** Task directions **
Set down, exactly as written, every line from the top of the records below to the line containing "buf+inv | 7 | 3.13 |", both ends included, and no others.

** Records shown **
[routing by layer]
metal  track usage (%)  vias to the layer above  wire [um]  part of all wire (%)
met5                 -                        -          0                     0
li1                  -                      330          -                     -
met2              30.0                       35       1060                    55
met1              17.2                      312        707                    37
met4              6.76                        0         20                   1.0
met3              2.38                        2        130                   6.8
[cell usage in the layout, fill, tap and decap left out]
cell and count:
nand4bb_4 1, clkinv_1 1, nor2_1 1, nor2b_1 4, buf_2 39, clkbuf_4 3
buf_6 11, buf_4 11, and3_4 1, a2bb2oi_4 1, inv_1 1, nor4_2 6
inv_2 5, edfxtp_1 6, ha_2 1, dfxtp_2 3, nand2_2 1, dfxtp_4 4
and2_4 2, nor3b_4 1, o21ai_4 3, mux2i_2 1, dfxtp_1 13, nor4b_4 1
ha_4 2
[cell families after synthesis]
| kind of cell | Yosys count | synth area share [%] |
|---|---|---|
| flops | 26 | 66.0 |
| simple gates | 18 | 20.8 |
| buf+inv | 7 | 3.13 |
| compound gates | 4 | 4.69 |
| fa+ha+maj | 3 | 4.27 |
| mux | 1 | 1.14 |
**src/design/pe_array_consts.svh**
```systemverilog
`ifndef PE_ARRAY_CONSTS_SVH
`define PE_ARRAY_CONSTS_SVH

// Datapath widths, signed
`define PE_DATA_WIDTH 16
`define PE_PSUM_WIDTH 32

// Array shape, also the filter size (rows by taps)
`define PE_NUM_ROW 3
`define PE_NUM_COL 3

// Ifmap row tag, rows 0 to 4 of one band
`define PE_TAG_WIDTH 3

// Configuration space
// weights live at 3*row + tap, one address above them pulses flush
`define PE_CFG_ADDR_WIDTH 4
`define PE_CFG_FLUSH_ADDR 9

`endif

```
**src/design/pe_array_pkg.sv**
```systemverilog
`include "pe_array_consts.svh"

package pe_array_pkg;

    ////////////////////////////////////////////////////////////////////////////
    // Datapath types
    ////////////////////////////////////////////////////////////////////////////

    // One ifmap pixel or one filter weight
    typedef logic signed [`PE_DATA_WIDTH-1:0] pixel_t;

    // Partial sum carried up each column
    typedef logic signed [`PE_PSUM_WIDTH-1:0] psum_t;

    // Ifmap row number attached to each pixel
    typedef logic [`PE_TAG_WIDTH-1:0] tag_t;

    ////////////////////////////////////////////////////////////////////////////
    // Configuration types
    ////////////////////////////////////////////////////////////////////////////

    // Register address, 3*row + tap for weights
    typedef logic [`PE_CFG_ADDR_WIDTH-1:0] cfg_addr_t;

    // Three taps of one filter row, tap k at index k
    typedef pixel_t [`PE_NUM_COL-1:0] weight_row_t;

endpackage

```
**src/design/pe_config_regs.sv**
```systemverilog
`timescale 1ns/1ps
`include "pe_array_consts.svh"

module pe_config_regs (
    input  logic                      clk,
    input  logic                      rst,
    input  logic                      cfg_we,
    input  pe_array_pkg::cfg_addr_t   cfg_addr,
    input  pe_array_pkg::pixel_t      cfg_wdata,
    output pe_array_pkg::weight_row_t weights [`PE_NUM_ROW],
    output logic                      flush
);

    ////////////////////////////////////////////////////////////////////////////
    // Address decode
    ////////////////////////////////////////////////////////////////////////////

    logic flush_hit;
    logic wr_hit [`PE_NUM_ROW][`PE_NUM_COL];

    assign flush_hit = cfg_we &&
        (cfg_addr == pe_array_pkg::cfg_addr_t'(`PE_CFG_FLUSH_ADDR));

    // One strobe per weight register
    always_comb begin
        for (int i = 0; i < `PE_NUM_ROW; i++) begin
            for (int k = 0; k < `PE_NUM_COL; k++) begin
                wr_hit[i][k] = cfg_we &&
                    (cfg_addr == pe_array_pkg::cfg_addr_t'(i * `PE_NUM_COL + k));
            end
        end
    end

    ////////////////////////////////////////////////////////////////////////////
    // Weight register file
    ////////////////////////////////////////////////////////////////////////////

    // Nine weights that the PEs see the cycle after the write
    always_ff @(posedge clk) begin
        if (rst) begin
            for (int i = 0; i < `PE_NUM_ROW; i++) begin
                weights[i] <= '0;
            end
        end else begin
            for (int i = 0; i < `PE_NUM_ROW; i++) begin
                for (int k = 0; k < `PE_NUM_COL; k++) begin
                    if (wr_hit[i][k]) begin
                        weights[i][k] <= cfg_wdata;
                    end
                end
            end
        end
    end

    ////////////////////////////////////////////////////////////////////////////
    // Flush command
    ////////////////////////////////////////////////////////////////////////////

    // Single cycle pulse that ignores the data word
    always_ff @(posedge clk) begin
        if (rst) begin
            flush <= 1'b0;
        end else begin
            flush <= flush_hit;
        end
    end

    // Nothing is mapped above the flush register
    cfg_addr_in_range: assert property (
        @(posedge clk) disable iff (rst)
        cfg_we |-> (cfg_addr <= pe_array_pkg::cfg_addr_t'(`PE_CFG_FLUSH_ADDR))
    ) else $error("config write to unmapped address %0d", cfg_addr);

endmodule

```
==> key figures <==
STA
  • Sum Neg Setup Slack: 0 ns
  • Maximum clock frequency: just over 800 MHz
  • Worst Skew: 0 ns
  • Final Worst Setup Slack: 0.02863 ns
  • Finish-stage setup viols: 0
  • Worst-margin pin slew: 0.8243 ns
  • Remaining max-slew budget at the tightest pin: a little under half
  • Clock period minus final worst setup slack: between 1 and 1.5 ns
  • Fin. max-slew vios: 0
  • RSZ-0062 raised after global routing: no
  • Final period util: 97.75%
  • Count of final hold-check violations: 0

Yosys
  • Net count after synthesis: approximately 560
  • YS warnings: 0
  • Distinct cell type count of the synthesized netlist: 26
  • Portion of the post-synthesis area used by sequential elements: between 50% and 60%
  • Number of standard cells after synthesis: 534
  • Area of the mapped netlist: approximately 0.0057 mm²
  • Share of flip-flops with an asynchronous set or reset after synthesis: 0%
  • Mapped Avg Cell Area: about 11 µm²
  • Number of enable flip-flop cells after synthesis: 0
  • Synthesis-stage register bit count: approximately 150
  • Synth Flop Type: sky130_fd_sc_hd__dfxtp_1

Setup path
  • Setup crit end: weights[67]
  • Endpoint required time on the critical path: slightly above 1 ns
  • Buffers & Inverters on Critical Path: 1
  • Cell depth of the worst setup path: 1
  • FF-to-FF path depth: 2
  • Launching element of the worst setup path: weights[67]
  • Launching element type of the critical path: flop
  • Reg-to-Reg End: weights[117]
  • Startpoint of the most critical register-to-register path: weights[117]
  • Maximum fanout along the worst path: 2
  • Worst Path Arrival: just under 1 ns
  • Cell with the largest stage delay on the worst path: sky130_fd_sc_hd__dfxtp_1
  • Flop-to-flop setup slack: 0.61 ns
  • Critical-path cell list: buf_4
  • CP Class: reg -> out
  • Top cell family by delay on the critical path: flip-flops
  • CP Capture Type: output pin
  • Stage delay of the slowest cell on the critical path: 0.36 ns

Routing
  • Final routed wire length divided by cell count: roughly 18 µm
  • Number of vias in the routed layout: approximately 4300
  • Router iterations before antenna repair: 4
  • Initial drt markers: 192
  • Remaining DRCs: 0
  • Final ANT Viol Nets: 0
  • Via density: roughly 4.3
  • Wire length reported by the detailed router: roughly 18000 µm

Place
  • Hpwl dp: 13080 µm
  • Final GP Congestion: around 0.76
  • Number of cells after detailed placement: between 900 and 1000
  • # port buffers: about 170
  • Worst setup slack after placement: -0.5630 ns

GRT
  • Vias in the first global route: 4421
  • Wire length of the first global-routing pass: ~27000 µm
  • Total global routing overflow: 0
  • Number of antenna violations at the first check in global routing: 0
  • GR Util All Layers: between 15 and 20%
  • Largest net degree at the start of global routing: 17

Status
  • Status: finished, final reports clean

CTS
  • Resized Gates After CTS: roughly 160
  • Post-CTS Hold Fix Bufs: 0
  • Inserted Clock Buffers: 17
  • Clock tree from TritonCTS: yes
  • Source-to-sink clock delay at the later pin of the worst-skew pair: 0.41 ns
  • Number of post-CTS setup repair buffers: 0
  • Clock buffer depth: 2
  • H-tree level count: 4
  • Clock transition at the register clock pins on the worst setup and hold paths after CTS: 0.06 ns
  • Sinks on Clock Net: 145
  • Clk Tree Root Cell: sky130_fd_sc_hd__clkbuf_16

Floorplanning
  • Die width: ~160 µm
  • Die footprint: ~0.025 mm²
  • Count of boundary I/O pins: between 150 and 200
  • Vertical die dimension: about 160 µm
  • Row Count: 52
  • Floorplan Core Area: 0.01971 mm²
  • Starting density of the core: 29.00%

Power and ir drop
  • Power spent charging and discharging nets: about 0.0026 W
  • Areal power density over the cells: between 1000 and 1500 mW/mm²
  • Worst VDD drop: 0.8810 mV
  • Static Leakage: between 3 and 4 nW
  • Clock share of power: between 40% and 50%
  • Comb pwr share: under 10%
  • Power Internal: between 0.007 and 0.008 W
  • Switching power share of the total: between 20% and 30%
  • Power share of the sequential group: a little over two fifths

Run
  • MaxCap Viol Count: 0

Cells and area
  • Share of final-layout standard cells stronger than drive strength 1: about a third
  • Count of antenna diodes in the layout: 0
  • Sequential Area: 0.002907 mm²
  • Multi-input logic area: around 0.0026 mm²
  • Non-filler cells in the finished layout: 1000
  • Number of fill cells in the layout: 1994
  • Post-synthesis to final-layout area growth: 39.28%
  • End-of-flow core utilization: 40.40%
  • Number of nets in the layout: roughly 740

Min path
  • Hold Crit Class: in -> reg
File: src/hdl/bus_pkg.sv
`default_nettype none

package bus_pkg;

  // generic bus request
  // held stable by the requester while busy is high
  typedef struct packed {
    logic [31:0] addr;
    logic [31:0] wdata;
    logic        ren;
    logic        wen;
  } bus_req_t;

  // generic bus response
  // rdata valid in the cycle busy is low
  typedef struct packed {
    logic [31:0] rdata;
    logic        busy;
  } bus_rsp_t;

  // memory controller ownership
  typedef enum logic [1:0] {
    MC_IDLE,
    MC_INSTR,
    MC_DATA
  } mc_state_t;

endpackage

`default_nettype wire

File: src/hdl/core_pkg.sv
`default_nettype none

package core_pkg;

  // basic data and address word
  typedef logic [31:0] word_t;

  // architectural register index
  typedef logic [4:0] reg_idx_t;

  // major opcodes, instr[6:0]
  // only the subset the core runs
  typedef enum logic [6:0] {
    OP     = 7'b0110011,
    OP_IMM = 7'b0010011,
    LUI    = 7'b0110111,
    LOAD   = 7'b0000011,
    STORE  = 7'b0100011,
    BRANCH = 7'b1100011,
    SYSTEM = 7'b1110011
  } opcode_t;

  // alu functions
  // pass forwards operand b, used by lui
  typedef enum logic [2:0] {
    ALU_ADD,
    ALU_SUB,
    ALU_AND,
    ALU_OR,
    ALU_XOR,
    ALU_PASS
  } alu_op_t;

  // fetch to execute pipeline register
  typedef struct packed {
    // instruction present
    logic  valid;
    // raw instruction word
    word_t instr;
    // address it was fetched from
    word_t pc;
  } fetch_exec_t;

endpackage

`default_nettype wire
File: src/hdl/execute_stage.sv
`default_nettype none

module execute_stage import core_pkg::*, bus_pkg::*; (
  input  logic        CLK,
  input  logic        nRST,
  input  fetch_exec_t fetch_exec,
  output logic        stall,
  output logic        redirect,
  output word_t       redirect_pc,
  output reg_idx_t    rs1_idx,
  output reg_idx_t    rs2_idx,
  input  word_t       rs1_data,
  input  word_t       rs2_data,
  output logic        rf_we,
  output reg_idx_t    rf_waddr,
  output word_t       rf_wdata,
  output bus_req_t    dbus_req,
  input  bus_rsp_t    dbus_rsp,
  output logic        halt_instr
);

  word_t    instr;
  opcode_t  op;
  alu_op_t  alu_op;
  logic     valid;

  word_t    imm_i;
  word_t    imm_s;
  word_t    imm_b;
  word_t    imm_u;

  word_t    alu_b;
  word_t    alu_res;
  logic     is_load;
  logic     is_store;
  logic     alu_wb;
  logic     equal;

  assign valid = fetch_exec.valid;
  assign instr = fetch_exec.instr;
  assign op    = opcode_t'(instr[6:0]);

  assign rs1_idx  = instr[19:15];
  assign rs2_idx  = instr[24:20];
  assign rf_waddr = instr[11:7];

  // sign extended immediates
  assign imm_i = {{20{instr[31]}}, instr[31:20]};
  assign imm_s = {{20{instr[31]}}, instr[31:25], instr[11:7]};
  assign imm_b = {{19{instr[31]}}, instr[31], instr[7], instr[30:25], instr[11:8], 1'b0};
  assign imm_u = {instr[31:12], 12'b0};

  // alu function select
  always_comb begin
    alu_op = ALU_ADD;
    case (op)
      OP: begin
        case (instr[14:12])
          3'b000:  alu_op = instr[30] ? ALU_SUB : ALU_ADD;
          3'b100:  alu_op = ALU_XOR;
          3'b110:  alu_op = ALU_OR;
          3'b111:  alu_op = ALU_AND;
          default: alu_op = ALU_ADD;
        endcase
      end
      LUI:     alu_op = ALU_PASS;
      default: alu_op = ALU_ADD;
    endcase
  end

  // register operand for OP, immediate otherwise
  always_comb begin
    case (op)
      OP:      alu_b = rs2_data;
      LUI:     alu_b = imm_u;
      default: alu_b = imm_i;
    endcase
  end

  always_comb begin
    case (alu_op)
      ALU_SUB:  alu_res = rs1_data - alu_b;
      ALU_AND:  alu_res = rs1_data & alu_b;
      ALU_OR:   alu_res = rs1_data | alu_b;
      ALU_XOR:  alu_res = rs1_data ^ alu_b;
      ALU_PASS: alu_res = alu_b;
      default:  alu_res = rs1_data + alu_b;
    endcase
  end

  // branch resolution
  // funct3[0] picks bne over beq
  assign equal       = rs1_data == rs2_data;
  assign redirect    = valid && (op == BRANCH) && (instr[12] ? !equal : equal);
  assign redirect_pc = fetch_exec.pc + imm_b;

  // data bus, word aligned only
  assign is_load  = valid && (op == LOAD);
  assign is_store = valid && (op == STORE);

  always_comb begin
    dbus_req       = '0;
    dbus_req.addr  = rs1_data + (is_store ? imm_s : imm_i);
    dbus_req.wdata = rs2_data;
    dbus_req.ren   = is_load;
    dbus_req.wen   = is_store;
  end

  // hold fetch until the transfer completes
  assign stall = (is_load || is_store) && dbus_rsp.busy;

  // writeback, x0 filtered in the register file
  assign alu_wb   = valid && ((op == OP) || (op == OP_IMM) || (op == LUI));
  assign rf_we    = alu_wb || (is_load && !dbus_rsp.busy);
  assign rf_wdata = is_load ? dbus_rsp.rdata : alu_res;

  // ecall retires as halt
  assign halt_instr = valid && (op == SYSTEM);

  // a load or store under stall stays put in the pipeline register
  a_hold_on_stall: assert property (@(posedge CLK) disable iff (!nRST)
    stall |=> $stable(fetch_exec));

endmodule

`default_nettype wire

** Result for this exercise **
[routing by layer]
metal  track usage (%)  vias to the layer above  wire [um]  part of all wire (%)
met5                 -                        -          0                     0
li1                  -                      330          -                     -
met2              30.0                       35       1060                    55
met1              17.2                      312        707                    37
met4              6.76                        0         20                   1.0
met3              2.38                        2        130                   6.8
[cell usage in the layout, fill, tap and decap left out]
cell and count:
nand4bb_4 1, clkinv_1 1, nor2_1 1, nor2b_1 4, buf_2 39, clkbuf_4 3
buf_6 11, buf_4 11, and3_4 1, a2bb2oi_4 1, inv_1 1, nor4_2 6
inv_2 5, edfxtp_1 6, ha_2 1, dfxtp_2 3, nand2_2 1, dfxtp_4 4
and2_4 2, nor3b_4 1, o21ai_4 3, mux2i_2 1, dfxtp_1 13, nor4b_4 1
ha_4 2
[cell families after synthesis]
| kind of cell | Yosys count | synth area share [%] |
|---|---|---|
| flops | 26 | 66.0 |
| simple gates | 18 | 20.8 |
| buf+inv | 7 | 3.13 |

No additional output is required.